Variables of clinical relevance were also modeled in univariate analyses for their ability to predict disease-free survival in the 72 prostate cancers using the Cox proportional hazards model. Trp-p8 mRNA expression assessed by ISH, was reported as proportions within histological groups and compared between groups using a Fisher's Exact test. The expression dataset of 277 selected probesets from 72 samples was reordered according to cluster analysis in both dimensions (probesets and samples). In each analysis, the distance metric was the square root of (1−r), where r is the standard pearson product-moment correlation. The clustering algorithm used was Ward's minimum variance method (11).
In order to evaluate the ability of the 11 genes used by Singh et al., to accurately predict relapse status in aggregate in our dataset, we entered these eleven probesets into a multivariate Cox regression model, and used variable selection methods to choose a subset of predictors. Three different methods were used (forward selection, backward elimination, and stepwise selection), all using P=0.15 as inclusion/exclusion criterion). In each case, the final model using 4 probesets had a significance level of P=0.0029 by the likelihood ratio test.
All statistical analyses were performed using SAS (SAS Institute Inc., Cary, N.C.).
Tissue Microarray and In Situ Hybridization
Tissue microarrays were constructed as described previously (12), and were comprised of prostate cancer samples from 95 patients that are part of a previously published cohort of patients treated for localized prostate cancer by RP alone at St. Vincent's Hospital, Sydney (13). In addition, 13 prostate cancer specimens were collected from patients treated for localized prostate cancer by RP who had received at least 3 months (range 3-10 months) of preoperative neoadjuvant hormonal treatment (5 with anti-androgens alone, 6 with a combination of a Gn-RH analogue and anti-androgens and 2 with a Gn-RH analogue alone). Trp-p8 expression in these 13 samples was assessed on conventional tissue sections.
For ISH, a 424-base pair probe for trp-p8 was derived from the 3′ end of the trp-p8 gene and transcribed to produce a DIG-labeled riboprobe using an RNA DIG-labeling kit (Roche, y™ Mannheim, Germany). ISH was performed on the VENTANA DISCOVERY™ instrument (Ventana Medical Systems, Tucson, Ariz.) using the RIBOMAP™ kit with protease P2 for 2 minutes (Ventana Medical Systems, Tucson, Ariz.) and hybridization for 8 hours at 65° C. Chromogenic detection was achieved with the BLUEMAP™ detection system as described by the manufacturer (Ventana Medical Systems, Tucson, Ariz.).

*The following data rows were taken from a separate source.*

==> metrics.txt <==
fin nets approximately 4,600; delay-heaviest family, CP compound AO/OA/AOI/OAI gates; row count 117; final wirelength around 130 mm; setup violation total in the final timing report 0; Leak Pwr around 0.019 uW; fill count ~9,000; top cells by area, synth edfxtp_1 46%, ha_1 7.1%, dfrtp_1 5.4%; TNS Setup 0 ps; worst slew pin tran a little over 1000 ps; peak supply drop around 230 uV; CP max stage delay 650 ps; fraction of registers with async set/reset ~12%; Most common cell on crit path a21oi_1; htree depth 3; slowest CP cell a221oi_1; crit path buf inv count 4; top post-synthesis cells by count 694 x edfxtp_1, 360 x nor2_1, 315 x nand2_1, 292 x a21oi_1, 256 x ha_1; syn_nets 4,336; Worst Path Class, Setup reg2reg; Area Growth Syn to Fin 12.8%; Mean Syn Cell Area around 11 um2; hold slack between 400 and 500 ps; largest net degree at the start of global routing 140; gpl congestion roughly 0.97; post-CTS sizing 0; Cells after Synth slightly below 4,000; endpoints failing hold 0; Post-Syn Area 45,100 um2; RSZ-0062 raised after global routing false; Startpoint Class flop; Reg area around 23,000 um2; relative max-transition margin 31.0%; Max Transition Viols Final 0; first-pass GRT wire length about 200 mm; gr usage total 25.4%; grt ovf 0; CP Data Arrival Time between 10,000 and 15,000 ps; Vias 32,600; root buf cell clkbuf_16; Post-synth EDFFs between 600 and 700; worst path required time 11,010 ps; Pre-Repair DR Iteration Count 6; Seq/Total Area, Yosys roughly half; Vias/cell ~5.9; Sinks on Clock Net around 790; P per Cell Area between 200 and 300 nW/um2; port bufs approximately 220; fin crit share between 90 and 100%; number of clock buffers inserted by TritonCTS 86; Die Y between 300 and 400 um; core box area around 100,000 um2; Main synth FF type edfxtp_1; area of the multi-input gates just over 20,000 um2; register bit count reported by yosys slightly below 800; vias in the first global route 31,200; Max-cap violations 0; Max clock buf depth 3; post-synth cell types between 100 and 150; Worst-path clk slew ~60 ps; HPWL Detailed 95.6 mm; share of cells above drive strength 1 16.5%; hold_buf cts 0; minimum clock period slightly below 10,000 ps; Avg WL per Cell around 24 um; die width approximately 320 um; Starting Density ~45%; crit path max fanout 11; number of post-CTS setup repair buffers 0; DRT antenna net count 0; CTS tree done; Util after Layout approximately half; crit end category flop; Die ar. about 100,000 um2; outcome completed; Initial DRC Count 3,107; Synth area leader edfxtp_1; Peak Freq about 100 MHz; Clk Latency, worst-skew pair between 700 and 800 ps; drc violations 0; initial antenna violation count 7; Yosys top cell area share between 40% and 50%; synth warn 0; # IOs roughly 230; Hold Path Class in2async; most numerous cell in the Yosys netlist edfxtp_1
$ cat config.mk
export PLATFORM = sky130hd
export DESIGN_NAME = msixt_ctrl
export DESIGN_NICKNAME = d
export VERILOG_FILES = /design/src/msixt_pkg.sv /design/src/msixt_ctrl.sv
export SDC_FILE = /design/constraint.sdc
export NUM_CORES = 1
export LEC_CHECK = 0
export ABC_AREA = 1
export BUFFER_PORTS_ARGS = -buffer_cell sky130_fd_sc_hd__buf_2
export CAP_MARGIN = 20
export CORE_AREA = 2 2 39 41
export DETAILED_ROUTE_END_ITERATION = 12
export DIE_AREA = 0 0 41 43
export PLACE_DENSITY = 0.39
export SLEW_MARGIN = 20
export SYNTH_ARGS = -nofsm -noshare
export SYNTH_HDL_FRONTEND = slang
export SYNTH_SLANG_ARGS = --single-unit
$ cat constraint.sdc
create_clock -name clk_i -period 1.1 [get_ports clk_i]
set_clock_uncertainty 0.15 [all_clocks]
set_input_delay 0.11 -clock clk_i [delete_from_list [all_inputs] [get_ports clk_i]]
set_output_delay 0.11 -clock clk_i [all_outputs]
set_load 0.005 [all_outputs]
$ cat config.mk
export PLATFORM = sky130hd
export DESIGN_NAME = stbs_search
export DESIGN_NICKNAME = d
export VERILOG_FILES = /design/src/design/stbs_pkg.sv /design/src/design/stbs_search.sv
export SDC_FILE = /design/constraint.sdc
export NUM_CORES = 1
export LEC_CHECK = 0
export ABC_AREA = 1
export BUFFER_PORTS_ARGS = -buffer_cell sky130_fd_sc_hd__buf_4
export CORE_UTILIZATION = 57
export CTS_CLUSTER_SIZE = 24
export DETAILED_ROUTE_END_ITERATION = 16
export GPL_TIMING_DRIVEN = 0
export PLACE_DENSITY = 0.79
export SYNTH_ARGS = -nofsm -noshare
export SYNTH_HDL_FRONTEND = slang
export SYNTH_SLANG_ARGS = --single-unit
$ cat constraint.sdc
create_clock -name clock -period 7.04 [get_ports clock]
set_input_delay 0.704 -clock clock [delete_from_list [all_inputs] [get_ports clock]]
set_output_delay 0.704 -clock clock [all_outputs]
set_load 0.02 [all_outputs]
$ cat src/design/stbs_pkg.sv
// Shared field widths, request codes and control structures for the sorted table bound search.
package stbs_pkg;

   // Widths of the word fields on the request and response channels.
   localparam int TYPE_W  = 2;
   localparam int INDEX_W = 10;
   localparam int DATA_W  = 32;
   localparam int RANGE_W = 11;

   // Request codes carried in req_type.
   localparam logic [TYPE_W-1:0] REQ_WRITE = 2'd0;
   localparam logic [TYPE_W-1:0] REQ_LOWER = 2'd1;
   localparam logic [TYPE_W-1:0] REQ_UPPER = 2'd2;

   // Commands from the front end to the search sequencer.
   typedef struct packed {
      logic start;
      logic upper;
      logic ack;
   } ctrl_type;

   // Status from the search sequencer back to the front end.
   typedef struct packed {
      logic idle;
      logic done;
   } status_type;

endpackage

$ cat src/design/stbs_search.sv
// Binary search sequencer: one halving step per cycle with both next midpoints prefetched.
module stbs_search #(
   parameter int TABLE_DEPTH = 1024
) (
   input  logic                                    clock,
   input  logic                                    reset,
   input  stbs_pkg::ctrl_type                      ctrl,
   input  logic signed [stbs_pkg::DATA_W-1:0]      key,
   input  logic [$clog2(TABLE_DEPTH+1)-1:0]        lo_start,
   input  logic [$clog2(TABLE_DEPTH+1)-1:0]        hi_start,
   output logic [$clog2(TABLE_DEPTH)-1:0]          rd_addr_a,
   output logic [$clog2(TABLE_DEPTH)-1:0]          rd_addr_b,
   input  logic signed [stbs_pkg::DATA_W-1:0]      rd_data_a,
   input  logic signed [stbs_pkg::DATA_W-1:0]      rd_data_b,
   output stbs_pkg::status_type                    status,
   output logic [$clog2(TABLE_DEPTH+1)-1:0]        pos
);

   localparam int POS_W  = $clog2(TABLE_DEPTH + 1);
   localparam int ADDR_W = $clog2(TABLE_DEPTH);

   typedef enum logic [2:0] {
      S_IDLE   = 3'b001,
      S_STEP   = 3'b010,
      S_RESULT = 3'b100
   } state_type;

   state_type                          state_ff, state_in;
   logic [POS_W-1:0]                   lo_ff, lo_in;
   logic [POS_W-1:0]                   hi_ff, hi_in;
   logic signed [stbs_pkg::DATA_W-1:0] key_ff, key_in;
   logic                               upper_ff, upper_in;
   logic                               sel_ff, sel_in;

   logic [POS_W-1:0]                   mid;
   logic [POS_W-1:0]                   mid_left;
   logic [POS_W-1:0]                   mid_right;
   logic [POS_W-1:0]                   mid_start;
   logic signed [stbs_pkg::DATA_W-1:0] entry;
   logic                               go_right;

   // Midpoint of the current range, of both ranges that the next step can leave, and of the start range.
   always_comb begin
      mid       = lo_ff + ((hi_ff - lo_ff) >> 1);
      mid_left  = lo_ff + ((mid - lo_ff) >> 1);
      mid_right = mid + POS_W'(1) + ((hi_ff - mid - POS_W'(1)) >> 1);
      mid_start = lo_start + ((hi_start - lo_start) >> 1);
   end

   // Shared compare: the entry at the midpoint comes from whichever port was aimed at it.
   always_comb begin
      entry    = sel_ff ? rd_data_b : rd_data_a;
      go_right = upper_ff ? (entry <= key_ff) : (entry < key_ff);
   end

   // Sequencer.
   always_comb begin
      state_in  = state_ff;
      lo_in     = lo_ff;
      hi_in     = hi_ff;
      key_in    = key_ff;
      upper_in  = upper_ff;
      sel_in    = sel_ff;
      rd_addr_a = ADDR_W'(mid_left);
      rd_addr_b = ADDR_W'(mid_right);
      unique case (state_ff)
         S_IDLE: begin
            rd_addr_a = ADDR_W'(mid_start);
            if (ctrl.start) begin
               lo_in    = lo_start;
               hi_in    = hi_start;
               key_in   = key;
               upper_in = ctrl.upper;
               sel_in   = 1'b0;
               state_in = S_STEP;
            end
         end
         S_STEP: begin
            if (lo_ff >= hi_ff) begin
               state_in = S_RESULT;
            end else begin
               sel_in = go_right;
               if (go_right) begin
                  lo_in = mid + POS_W'(1);
               end else begin
                  hi_in = mid;
               end
            end
         end
         S_RESULT: begin
            if (ctrl.ack) begin
               state_in = S_IDLE;
            end
         end
         default: begin
            state_in = S_IDLE;
         end
      endcase
   end

   always_ff @(posedge clock) begin
      if (reset) begin
         state_ff <= S_IDLE;
      end else begin
         state_ff <= state_in;
      end
      lo_ff    <= lo_in;
      hi_ff    <= hi_in;
      key_ff   <= key_in;
      upper_ff <= upper_in;
      sel_ff   <= sel_in;
   end

   assign status.idle = (state_ff == S_IDLE);
   assign status.done = (state_ff == S_RESULT);
   assign pos         = lo_ff;

endmodule
--- config.mk ---
export PLATFORM = sky130hd
export DESIGN_NAME = disk_sector_allocator_unit
export DESIGN_NICKNAME = d
export VERILOG_FILES = /design/src/sv/dsa_pkg.sv /design/src/sv/dsa_track_store.sv /design/src/sv/dsa_sector_pick.sv /design/src/sv/disk_sector_allocator_unit.sv
export SDC_FILE = /design/constraint.sdc
export NUM_CORES = 2
export LEC_CHECK = 0
export ABC_CLOCK_PERIOD_IN_PS = 7200
export BUFFER_PORTS_ARGS = -buffer_cell sky130_fd_sc_hd__buf_2
export CORE_MARGIN = 2
export CORE_UTILIZATION = 57
export CTS_CLUSTER_SIZE = 30
export DETAILED_ROUTE_END_ITERATION = 16
export PLACE_DENSITY = 0.76
export SLEW_MARGIN = 25
export SYNTH_ARGS = -nofsm -noshare
export SYNTH_HDL_FRONTEND = slang
export SYNTH_SLANG_ARGS = --single-unit
--- constraint.sdc ---
create_clock -name clock -period 7.2 [get_ports clock]
set_clock_uncertainty 0.1 [all_clocks]
set_input_delay 1.08 -clock clock [delete_from_list [all_inputs] [get_ports clock]]
set_output_delay 1.08 -clock clock [all_outputs]
set_load 0.05 [all_outputs]
$ cat src/rtl/assert_macros.svh
`ifndef ASSERT_MACROS_SVH
`define ASSERT_MACROS_SVH

// checked only out of reset
`define AST_CHK(lbl, prop, msg) \
    lbl: assert property (@(posedge i_clk) disable iff (!i_rst_n) prop) else $error(msg);

// checked on every edge, reset included
`define AST_RST(lbl, prop, msg) \
    lbl: assert property (@(posedge i_clk) prop) else $error(msg);

`endif

$ cat src/rtl/bta_pkg.sv
package bta_pkg;

    // heap geometry, block size must be a power of two
    localparam int BLOCK_BYTES = 4096;
    localparam int MAX_BLOCKS  = 1024;

    localparam int SH    = $clog2(BLOCK_BYTES);
    localparam int IDX_W = (MAX_BLOCKS > 1) ? $clog2(MAX_BLOCKS) : 1;
    localparam int CNT_W = $clog2(MAX_BLOCKS + 1);

    localparam int ADDR_W     = 32;
    localparam int SIZE_W     = 32;
    localparam int OP_W       = 2;
    localparam int ST_W       = 2;
    localparam int CFG_IDX_W  = 1;
    localparam int CFG_DATA_W = 32;
    localparam int CFG_CNT_W  = 11;
    localparam int ENT_W      = 3;

    localparam logic [CFG_CNT_W-1:0] BLKCNT_RST = CFG_CNT_W'(1024);

    // opcodes
    localparam logic [OP_W-1:0] OP_ALLOC = 2'd0;
    localparam logic [OP_W-1:0] OP_FREE  = 2'd1;
    localparam logic [OP_W-1:0] OP_CLEAR = 2'd2;

    // status codes
    localparam logic [ST_W-1:0] ST_OK       = 2'd0;
    localparam logic [ST_W-1:0] ST_NOSPACE  = 2'd1;
    localparam logic [ST_W-1:0] ST_MISALIGN = 2'd2;

    // register indexes
    localparam logic [CFG_IDX_W-1:0] CFG_BASE  = 1'b0;
    localparam logic [CFG_IDX_W-1:0] CFG_COUNT = 1'b1;

    // table entry bit positions
    localparam int ENT_TAKEN = 0;
    localparam int ENT_FIRST = 1;
    localparam int ENT_NEXT  = 2;

    typedef struct packed {
        logic load;
        logic prep;
        logic scan;
        logic mark;
        logic clr_wr;
        logic free_wr;
        logic out_load;
    } t_cmd;

    typedef struct packed {
        logic [OP_W-1:0] op;
        logic            alloc_bad;
        logic            free_bad;
        logic            misaligned;
        logic            found;
        logic            exhausted;
        logic            mark_last;
        logic            clr_last;
        logic            free_more;
    } t_sts;

endpackage
[src/sv/tsv_parse.sv]
// ---------------------------------------------------------------------------
// tsv_parse: extension byte parser
// Holds per-extension state and forms the verdict for the current byte.
// ---------------------------------------------------------------------------
module tsv_parse (
	input  logic             clk,
	input  logic             arst_n,
	input  logic             fire,
	input  tsv_pkg::item_t   item,
	input  logic [15:0]      max_name_len,
	output tsv_pkg::result_t res
);
	import tsv_pkg::*;

	logic [16:0] byte_count_q;
	logic [15:0] list_length_q;
	logic [15:0] host_length_q;
	logic        bad_seen_q;

	logic [15:0] list_n;
	logic [15:0] host_n;
	logic        bad_n;
	logic [16:0] count_n;
	logic [16:0] name_end;
	logic [17:0] total;
	logic        ok;

	assign name_end = {1'b0, host_length_q} + NAME_OFFSET;

	always_comb begin
		list_n = list_length_q;
		host_n = host_length_q;
		bad_n  = bad_seen_q;
		priority if (byte_count_q == POS_LIST_HI) begin
			list_n = {item.data_byte, 8'h00};
		end else if (byte_count_q == POS_LIST_LO) begin
			list_n = {list_length_q[15:8], item.data_byte};
		end else if (byte_count_q == POS_TYPE) begin
			if (item.data_byte != HOST_NAME_TYPE) bad_n = 1'b1;
		end else if (byte_count_q == POS_NAME_HI) begin
			host_n = {item.data_byte, 8'h00};
		end else if (byte_count_q == POS_NAME_LO) begin
			host_n = {host_length_q[15:8], item.data_byte};
		end else if (byte_count_q < name_end) begin
			if (item.data_byte == 8'h00) bad_n = 1'b1;
		end else begin
			// trailing bytes past the name are ignored
		end
	end

	assign count_n = (byte_count_q != COUNT_MAX) ? byte_count_q + 17'd1 : byte_count_q;
	assign total   = {1'b0, byte_count_q} + 18'd1;

	assign ok = (total >= LIST_HDR_LEN)
		&& (total >= LIST_HDR_LEN + {2'b00, list_n})
		&& ({1'b0, list_n} >= NAME_HDR_LEN)
		&& !bad_n
		&& ({1'b0, host_n} + NAME_HDR_LEN == {1'b0, list_n})
		&& (host_n != 16'd0)
		&& (host_n <= max_name_len);

	always_comb begin
		res = '0;
		unique case (item.req_type)
			REQ_ABSENT: begin
				res.emit   = 1'b1;
				res.status = ST_ABSENT;
			end
			REQ_EMPTY: begin
				res.emit   = 1'b1;
				res.status = ST_MALFORMED;
			end
			REQ_BYTE: begin
				res.emit        = item.last_byte;
				res.status      = ok ? ST_VALID : ST_MALFORMED;
				res.name_length = ok ? host_n : 16'd0;
			end
			default: begin
				// unused code: no result
			end
		endcase
	end

	always_ff @(posedge clk or negedge arst_n) begin
		if (!arst_n) begin
			byte_count_q  <= '0;
			list_length_q <= '0;
			host_length_q <= '0;
			bad_seen_q    <= 1'b0;
		end else if (fire) begin
			if (item.req_type == REQ_ABSENT || item.req_type == REQ_EMPTY ||
			    (item.req_type == REQ_BYTE && item.last_byte)) begin
				byte_count_q  <= '0;
				list_length_q <= '0;
				host_length_q <= '0;
				bad_seen_q    <= 1'b0;
			end else if (item.req_type == REQ_BYTE) begin
				byte_count_q  <= count_n;
				list_length_q <= list_n;
				host_length_q <= host_n;
				bad_seen_q    <= bad_n;
			end
		end
	end

	a_clear_after_result: assert property (@(posedge clk) disable iff (!arst_n)
		fire && res.emit |=> byte_count_q == 17'd0 && !bad_seen_q)
		else $error("parser state not cleared after result");

	a_valid_len_bounded: assert property (@(posedge clk) disable iff (!arst_n)
		res.emit && res.status == ST_VALID |->
			res.name_length != 16'd0 && res.name_length <= max_name_len)
		else $error("valid verdict with out-of-range length");

endmodule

In this study, we sought to discover novel biomarkers that might predict for PSA relapse following radical prostatectomy utilizing outcome-based statistical tools to analyze gene expression profiles of 72 prostate cancers. A criteria for selection was the ability to predict recurrence better than preoperative serum PSA concentration alone, since PSA is one of only a handful of markers that provide preoperative prognostic information. The 72 prostate tissues were collected at the time of radical prostatectomy (RP) from patients undergoing treatment for localized prostate cancer at St. Vincent's Hospital Campus, Sydney, Australia. At last follow-up (median=28.25 months, range 4.9-90.3 months), 17 of the 72 (23.6%) patients had relapsed, of which 14 demonstrated a rise in postoperative PSA levels while 3 patients were diagnosed with a rising PSA and local recurrence of disease. Consistent with published data (5, 6, 13), the significant predictors of prostate cancer relapse in this cohort on univariate analysis were Gleason score (HR=1.88, P=0.027), surgical margins (HR=4.90, P=0.035) and preoperative PSA concentration (HR=4.43, P=0.006) (Table 1). The overall relapse rate of 23.6% and median time to relapse of 14 months in this group of 72 patients was similar to that observed in a cohort of 732 patients treated for localized prostate cancer by RP at the same institution between 1986 and 1999 (13).
TABLE 3 Clinicopathological characteristics of the prostate cancer cohort (n = 72) that were utilized in the survival analysis. Variable HR (confidence levels) P Gleason scorea 1.88 (1.08-3.29) 0.027 Preoperative PSA concentration 4.43 (1.53-12.79) 0.006 <20 ng/ml vs. ≧20 ng/ml Seminal vesicle involvement 2.33 (0.88-6.14) 0.086 positive vs. negative Surgical margins 4.90 (1.12-21.5) 0.035 positive vs. negative
aGleason score was modeled as a continuous variable.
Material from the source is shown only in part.